16. What are the advantages and disadvantages of k-nearest neighbors?

• Advantages: K-Nearest Neighbors have a nice intuitive explanation, and then tend to work very well for problems where comparables are inherently indicative. For example, you could build a kNN housing price model by modeling on other houses in the area with similar number of bedrooms, floor space, etc.
• Disadvantages: They are memory-intensive.They also do not have built-in feature selection or regularization, so they do not handle high dimensionality well.

17. What are the advantages and disadvantages of neural networks?

• Advantages: Neural networks (specifically deep NNs) have led to performance breakthroughs for unstructured datasets such as images, audio, and video. Their incredible flexibility allows them to learn patterns that no other ML algorithm can learn.
• Disadvantages: However, they require a large amount of training data to converge.

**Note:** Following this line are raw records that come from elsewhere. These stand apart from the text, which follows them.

## src/rtl/fcta_pkg.sv

```systemverilog
package fcta_pkg;

  localparam int NIB_W = 4;

  typedef enum logic [2:0] {
    ST_IDLE    = 3'd0,
    ST_PACKET  = 3'd1,
    ST_FORCED  = 3'd2,
    ST_PENDING = 3'd3,
    ST_RELEASE = 3'd4
  } arb_state_e;

  // forced pattern owns the bus in these states
  function automatic logic in_forced(arb_state_e s);
    return (s == ST_FORCED) || (s == ST_PENDING);
  endfunction

  // nibble placed on the bus for the next cycle
  function automatic logic [NIB_W-1:0] tx_nibble(logic sending, logic forced,
                                                 logic [NIB_W-1:0] host_nib,
                                                 logic [NIB_W-1:0] pattern);
    if (forced)       return pattern;
    else if (sending) return host_nib;
    else              return '0;
  endfunction

  // collision seen by the host
  function automatic logic col_pass(logic col, logic forced_on_wire);
    return col & ~forced_on_wire;
  endfunction

endpackage

```

## src/rtl/fcta_gap_timer.sv

```systemverilog
module fcta_gap_timer #(
  parameter int GAP_CYCLES = 1
) (
  input  logic clk,
  input  logic rst_n,
  input  logic run_i,
  output logic done_o
);
  localparam int CW = (GAP_CYCLES > 1) ? $clog2(GAP_CYCLES) : 1;
  localparam logic [CW-1:0] LAST = CW'(GAP_CYCLES - 1);

  logic [CW-1:0] cnt_q;
  logic          at_last;

  assign at_last = (cnt_q == LAST);
  assign done_o  = run_i & at_last;

  always_ff @(posedge clk or negedge rst_n) begin
    if (!rst_n)          cnt_q <= '0;
    else if (!run_i)     cnt_q <= '0;
    else if (!at_last)   cnt_q <= cnt_q + CW'(1);
  end

  // the gap counter never runs past its programmed length
  p_gap_bound_r4: assert property (@(posedge clk) disable iff (!rst_n)
    (run_i && !at_last) |=> (cnt_q != '0 || !run_i));

endmodule

```

## src/rtl/fcta_ctrl.sv

```systemverilog
module fcta_ctrl
  import fcta_pkg::*;
(
  input  logic       clk,
  input  logic       rst_n,
  input  logic       force_i,
  input  logic       req_i,
  input  logic       last_i,
  input  logic       gap_done_i,
  output arb_state_e state_o,
  output logic       take_o,
  output logic       fc_mode_o,
  output logic       rel_o
);
  arb_state_e state_q, state_d;

  always_comb begin
    state_d = state_q;
    unique case (state_q)
      ST_IDLE: begin
        if (force_i)    state_d = req_i ? ST_PENDING : ST_FORCED;
        else if (req_i) state_d = ST_PACKET;
      end
      ST_PACKET: begin
        if (last_i)     state_d = force_i ? ST_FORCED : ST_IDLE;
      end
      ST_FORCED: begin
        if (!force_i)   state_d = ST_RELEASE;
        else if (req_i) state_d = ST_PENDING;
      end
      ST_PENDING: begin
        if (!force_i)   state_d = ST_RELEASE;
      end
      ST_RELEASE: begin
        if (force_i)         state_d = req_i ? ST_PENDING : ST_FORCED;
        else if (gap_done_i) state_d = req_i ? ST_PACKET : ST_IDLE;
      end
      default:          state_d = ST_IDLE;
    endcase
  end

  always_ff @(posedge clk or negedge rst_n) begin
    if (!rst_n) state_q <= ST_IDLE;
    else        state_q <= state_d;
  end

  assign state_o   = state_q;
  assign take_o    = (state_q == ST_PACKET);
  assign fc_mode_o = in_forced(state_q);
  assign rel_o     = (state_q == ST_RELEASE);

  // a frame is never cut short before its last nibble
  p_frame_finish_r2: assert property (@(posedge clk) disable iff (!rst_n)
    (take_o && !last_i) |=> take_o);

  // forced mode persists while the host holds the control
  p_hold_forced_r3: assert property (@(posedge clk) disable iff (!rst_n)
    (fc_mode_o && force_i) |=> (fc_mode_o && !take_o));

  // simultaneous rise of force and request from idle goes forced
  p_force_wins_r6: assert property (@(posedge clk) disable iff (!rst_n)
    (state_q == ST_IDLE && force_i && req_i) |=> (state_q == ST_PENDING));

endmodule

```

## src/rtl/fcta_tx_reg.sv

```systemverilog
module fcta_tx_reg
  import fcta_pkg::*;
#(
  parameter logic [NIB_W-1:0] FC_PATTERN = '0
) (
  input  logic             clk,
  input  logic             rst_n,
  input  logic             take_i,
  input  logic             fc_mode_i,
  input  logic [NIB_W-1:0] host_nib_i,
  output logic             txen_o,
  output logic [NIB_W-1:0] txd_o,
  output logic             fc_wire_o
);
  logic             txen_q;
  logic [NIB_W-1:0] txd_q;
  logic             fc_wire_q;

  always_ff @(posedge clk or negedge rst_n) begin
    if (!rst_n) begin
      txen_q    <= 1'b0;
      txd_q     <= '0;
      fc_wire_q <= 1'b0;
    end else begin
      txen_q    <= take_i | fc_mode_i;
      txd_q     <= tx_nibble(take_i, fc_mode_i, host_nib_i, FC_PATTERN);
      fc_wire_q <= fc_mode_i;
    end
  end

  assign txen_o    = txen_q;
  assign txd_o     = txd_q;
  assign fc_wire_o = fc_wire_q;

  // a taken nibble shows on the bus one cycle later
  p_nibble_follows_r10: assert property (@(posedge clk) disable iff (!rst_n)
    (take_i && !fc_mode_i) |=> (txen_o && txd_o == $past(host_nib_i)));

endmodule

```

## src/rtl/fcta_col_gate.sv

```systemverilog
module fcta_col_gate
  import fcta_pkg::*;
#(
  parameter int STAT_W = 4
) (
  input  logic              fc_wire_i,
  input  logic              col_i,
  output logic              col_o,
  input  logic [STAT_W-1:0] stat_i,
  output logic [STAT_W-1:0] stat_o
);
  assign col_o  = col_pass(col_i, fc_wire_i);
  assign stat_o = stat_i;
endmodule

```

## src/rtl/fc_tx_arbiter.sv

```systemverilog
module fc_tx_arbiter
  import fcta_pkg::*;
#(
  parameter logic [3:0] FC_PATTERN = 4'h0,
  parameter int         GAP_CYCLES = 1,
  parameter int         STAT_W     = 4
) (
  input  logic              clk,
  input  logic              rst_n,
  input  logic              fc_force_i,
  input  logic              host_req_i,
  input  logic [3:0]        host_nib_i,
  input  logic              host_last_i,
  output logic              host_take_o,
  input  logic              col_i,
  output logic              col_o,
  input  logic [STAT_W-1:0] link_stat_i,
  output logic [STAT_W-1:0] link_stat_o,
  output logic              mii_txen_o,
  output logic [3:0]        mii_txd_o
);
  arb_state_e state;
  logic       take, fc_mode, rel, gap_done, fc_wire;

  fcta_ctrl u_ctrl (
    .clk        (clk),
    .rst_n      (rst_n),
    .force_i    (fc_force_i),
    .req_i      (host_req_i),
    .last_i     (host_last_i),
    .gap_done_i (gap_done),
    .state_o    (state),
    .take_o     (take),
    .fc_mode_o  (fc_mode),
    .rel_o      (rel)
  );

  fcta_gap_timer #(.GAP_CYCLES(GAP_CYCLES)) u_gap (
    .clk    (clk),
    .rst_n  (rst_n),
    .run_i  (rel),
    .done_o (gap_done)
  );

  fcta_tx_reg #(.FC_PATTERN(FC_PATTERN)) u_tx (
    .clk        (clk),
    .rst_n      (rst_n),
    .take_i     (take),
    .fc_mode_i  (fc_mode),
    .host_nib_i (host_nib_i),
    .txen_o     (mii_txen_o),
    .txd_o      (mii_txd_o),
    .fc_wire_o  (fc_wire)
  );

  fcta_col_gate #(.STAT_W(STAT_W)) u_col (
    .fc_wire_i (fc_wire),
    .col_i     (col_i),
    .col_o     (col_o),
    .stat_i    (link_stat_i),
    .stat_o    (link_stat_o)
  );

  assign host_take_o = take;

  // forced state puts the constant pattern on the bus next cycle
  p_fc_pattern_r1: assert property (@(posedge clk) disable iff (!rst_n)
    fc_mode |=> (mii_txen_o && mii_txd_o == FC_PATTERN));

  // release cycles leave the bus quiet
  p_gap_quiet_r4: assert property (@(posedge clk) disable iff (!rst_n)
    rel |=> !mii_txen_o);

  // no collision reaches the host while the pattern is sent
  p_col_masked_r5: assert property (@(posedge clk) disable iff (!rst_n)
    fc_mode |=> !col_o);

  // idle leaves the bus quiet
  p_idle_quiet_r9: assert property (@(posedge clk) disable iff (!rst_n)
    (state == ST_IDLE) |=> (!mii_txen_o && mii_txd_o == 4'h0));

endmodule

```
File: src/rtl/uart_tx_shifter.sv
module uart_tx_shifter
    import uart_tx_pkg::*;
#(
    parameter int BASE_W = 8
) (
    input  logic            clk,
    input  logic            rst,
    input  logic            tick,
    input  logic            tx_en,
    input  logic            brk,
    input  fmt_t            fmt,
    input  logic            buf_full,
    input  logic [BASE_W:0] buf_data,
    output logic            take,
    output logic            idle_pulse,
    output logic            txd
);
    localparam int FR_W  = BASE_W + 3;
    localparam int CNT_W = $clog2(FR_W);

    logic [FR_W-1:0]  sh;
    logic [CNT_W-1:0] cnt;
    logic             busy;
    logic             brk_prev;

    logic [FR_W-1:0]  frame_d;
    logic [CNT_W-1:0] last_idx;
    logic             par;
    int               nbits;
    logic             frame_over;
    pick_e            pick;

    // Frame assembly from the buffered word and the format inputs
    always_comb begin
        nbits = fmt.wide ? BASE_W + 1 : BASE_W;
        par   = fmt.par_odd;
        for (int i = 0; i < BASE_W + 1; i++)
            if (i < nbits - 1)
                par = par ^ buf_data[i];
        frame_d    = '1;
        frame_d[0] = 1'b0;
        for (int i = 0; i < BASE_W + 1; i++)
            if (i < nbits)
                frame_d[i+1] = (fmt.par_en && i == nbits - 1) ? par : buf_data[i];
        last_idx = CNT_W'(nbits + 1);
    end

    // Choice made at a frame boundary
    always_comb begin
        frame_over = !busy || (cnt == '0);
        if (tx_en && brk)
            pick = PICK_BREAK;
        else if (tx_en && buf_full && !brk_prev)
            pick = PICK_DATA;
        else
            pick = PICK_IDLE;
        take       = tick && frame_over && (pick == PICK_DATA);
        idle_pulse = tick && frame_over && busy && (pick == PICK_IDLE);
    end

    always_ff @(posedge clk) begin
        if (rst) begin
            sh       <= '1;
            cnt      <= '0;
            busy     <= 1'b0;
            txd      <= 1'b1;
            brk_prev <= 1'b0;
        end else if (tick) begin
            if (frame_over) begin
                case (pick)
                    PICK_BREAK: begin
                        sh       <= '0;
                        cnt      <= last_idx;
                        busy     <= 1'b1;
                        txd      <= 1'b0;
                        brk_prev <= 1'b1;
                    end
                    PICK_DATA: begin
                        sh   <= {1'b1, frame_d[FR_W-1:1]};
                        cnt  <= last_idx;
                        busy <= 1'b1;
                        txd  <= frame_d[0];
                    end
                    default: begin
                        busy     <= 1'b0;
                        txd      <= 1'b1;
                        brk_prev <= 1'b0;
                    end
                endcase
            end else begin
                txd <= sh[0];
                sh  <= {1'b1, sh[FR_W-1:1]};
                cnt <= cnt - 1'b1;
            end
        end
    end
endmodule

It's also difficult to pick the right architecture, and the internal "hidden" layers are incomprehensible.

18. Describe the basic steps to do the PCA (Principal Components Analysis)

• Standardize the data.
• Obtain the Eigenvectors and Eigenvalues from the covariance matrix or correlation matrix, or perform Singular Vector Decomposition.
• Sort eigenvalues in descending order and choose the k eigenvectors that correspond to the k largest eigenvalues where k is the number of dimensions of the new feature subspace (k≤d).
• Construct the projection matrix W from the selected k eigenvectors.
• Transform the original dataset X via W to obtain a k-dimensional feature subspace Y.

19. Tell me some majors issues needed to be considered in supervised machine learning?

• Bias-variance tradeoff
• Function complexity and amount of training data
• Dimensionality of the input space
• Noise in the output values
• Input data problems such as Heterogeneity of the data, Redundancy in the data and Presence of interactions and non-linearities.